EXERCISE BRIEF: Tally the lines of the entries below that hold the word "zero", and please give only the total.

Stored data entries
· · · · · · ·

==> src/rtl/pwm_sar_adc_ctrl_pkg.sv <==
// Shared definitions for the PWM-DAC successive-approximation ADC sequencer:
// state encodings, default parameters and a counter-width helper.
package pwm_sar_adc_ctrl_pkg;

   typedef enum logic [1:0] {
      IDLE   = 2'd0,
      SETTLE = 2'd1,
      SAMPLE = 2'd2,
      DONE   = 2'd3
   } adc_state_t;

   localparam int DEF_DATA_W         = 8;
   localparam int DEF_SETTLE_PERIODS = 16;

   // Width needed to count 0..limit-1, never narrower than one bit.
   function automatic int cnt_width(input int limit);
      return (limit > 1) ? $clog2(limit) : 1;
   endfunction

endpackage

==> src/rtl/pwm_sar_adc_ctrl_if.sv <==
// CPU-side control/result bundle of the SAR ADC sequencer.
interface pwm_sar_adc_ctrl_if #(
   parameter int DATA_W = 8
) ();

   logic              start;
   logic              cont_en;
   logic              abort;
   logic              busy;
   logic [DATA_W-1:0] data_out;
   logic              valid;

   modport master (
      output start, cont_en, abort,
      input  busy, data_out, valid
   );

   modport slave (
      input  start, cont_en, abort,
      output busy, data_out, valid
   );

endinterface

==> src/rtl/pwm_sar_adc_ctrl_pwm_dac_gen.sv <==
// PWM-DAC generator: free-running period counter, duty compare and a
// registered drive output, plus a strobe on the last count of each period.
module pwm_dac_gen #(
   parameter int DATA_W = 8
) (
   input  logic              clock,
   input  logic              reset,
   input  logic              clr,
   input  logic              en,
   input  logic [DATA_W-1:0] duty,
   output logic              ad_pwm,
   output logic              wrap
);

   logic [DATA_W-1:0] pwm_cnt;

   // wrap marks the cycle whose edge rolls pwm_cnt back to zero
   assign wrap = en && (pwm_cnt == {DATA_W{1'b1}});

   always_ff @(posedge clock or negedge reset) begin
      if (!reset) begin
         pwm_cnt <= '0;
         ad_pwm  <= 1'b0;
      end else begin
         if (clr) begin
            pwm_cnt <= '0;
         end else if (en) begin
            pwm_cnt <= pwm_cnt + DATA_W'(1);
         end
         ad_pwm <= en && (pwm_cnt < duty);
      end
   end

endmodule

==> src/rtl/pwm_sar_adc_ctrl.sv <==
// Successive-approximation sequencer: drives a PWM reference, waits for the RC
// filter to settle, samples the synchronised comparator and binary-searches the code.
module pwm_sar_adc_ctrl
   import pwm_sar_adc_ctrl_pkg::*;
#(
   parameter int DATA_W         = DEF_DATA_W,
   parameter int SETTLE_PERIODS = DEF_SETTLE_PERIODS
) (
   input  logic                clock,
   input  logic                reset,
   input  logic                comp_in,
   output logic                ad_pwm,
   pwm_sar_adc_ctrl_if.slave   bus
);

   localparam int PER_W = cnt_width(SETTLE_PERIODS);
   localparam int IDX_W = cnt_width(DATA_W);
   localparam logic [DATA_W-1:0] TRIAL_INIT = {1'b1, {(DATA_W-1){1'b0}}};
   localparam logic [PER_W-1:0]  PER_LAST   = PER_W'(SETTLE_PERIODS - 1);
   localparam logic [IDX_W-1:0]  IDX_INIT   = IDX_W'(DATA_W - 1);

   adc_state_t        state;
   logic [DATA_W-1:0] trial;
   logic [IDX_W-1:0]  bit_idx;
   logic [PER_W-1:0]  per_cnt;
   logic [1:0]        comp_sync;
   logic              busy_r;
   logic              valid_r;
   logic [DATA_W-1:0] data_r;

   logic              pwm_en;
   logic              pwm_clr;
   logic              pwm_wrap;
   logic [DATA_W-1:0] sample_result;

   assign bus.busy     = busy_r;
   assign bus.valid    = valid_r;
   assign bus.data_out = data_r;

   // Comparator is asynchronous to clock, so it is always resynchronised
   always_ff @(posedge clock or negedge reset) begin
      if (!reset) begin
         comp_sync <= 2'b00;
      end else begin
         comp_sync <= {comp_sync[0], comp_in};
      end
   end

   // The PWM only runs while settling; outside SETTLE its counter sits at zero
   assign pwm_en  = (state == SETTLE) && !bus.abort;
   assign pwm_clr = !pwm_en;

   // trial already carries the decided upper bits, so clearing the bit under test
   // on a low comparator gives the partial result directly
   assign sample_result = comp_sync[1] ? trial : (trial & ~(DATA_W'(1) << bit_idx));

   pwm_dac_gen #(
      .DATA_W (DATA_W)
   ) u_pwm_dac_gen (
      .clock  (clock),
      .reset  (reset),
      .clr    (pwm_clr),
      .en     (pwm_en),
      .duty   (trial),
      .ad_pwm (ad_pwm),
      .wrap   (pwm_wrap)
   );

   // Sequencer FSM; valid and data_out are registered on the edge entering DONE
   always_ff @(posedge clock or negedge reset) begin
      if (!reset) begin
         state   <= IDLE;
         trial   <= TRIAL_INIT;
         bit_idx <= IDX_INIT;
         per_cnt <= '0;
         busy_r  <= 1'b0;
         valid_r <= 1'b0;
         data_r  <= '0;
      end else begin
         valid_r <= 1'b0;
         if (bus.abort) begin
            state  <= IDLE;
            busy_r <= 1'b0;
         end else begin
            case (state)
               IDLE: begin
                  if (bus.start) begin
                     trial   <= TRIAL_INIT;
                     bit_idx <= IDX_INIT;
                     per_cnt <= '0;
                     busy_r  <= 1'b1;
                     state   <= SETTLE;
                  end
               end
               SETTLE: begin
                  if (pwm_wrap) begin
                     if (per_cnt == PER_LAST) begin
                        per_cnt <= '0;
                        state   <= SAMPLE;
                     end else begin
                        per_cnt <= per_cnt + PER_W'(1);
                     end
                  end
               end
               SAMPLE: begin
                  if (bit_idx == '0) begin
                     data_r  <= sample_result;
                     valid_r <= 1'b1;
                     state   <= DONE;
                  end else begin
                     bit_idx <= bit_idx - IDX_W'(1);
                     trial   <= sample_result | (DATA_W'(1) << (bit_idx - IDX_W'(1)));
                     per_cnt <= '0;
                     state   <= SETTLE;
                  end
               end
               DONE: begin
                  if (bus.cont_en) begin
                     trial   <= TRIAL_INIT;
                     bit_idx <= IDX_INIT;
                     per_cnt <= '0;
                     state   <= SETTLE;
                  end else begin
                     busy_r <= 1'b0;
                     state  <= IDLE;
                  end
               end
               default: begin
                  busy_r <= 1'b0;
                  state  <= IDLE;
               end
            endcase
         end
      end
   end

endmodule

· · · · · · ·

RESPONSE AREA: 2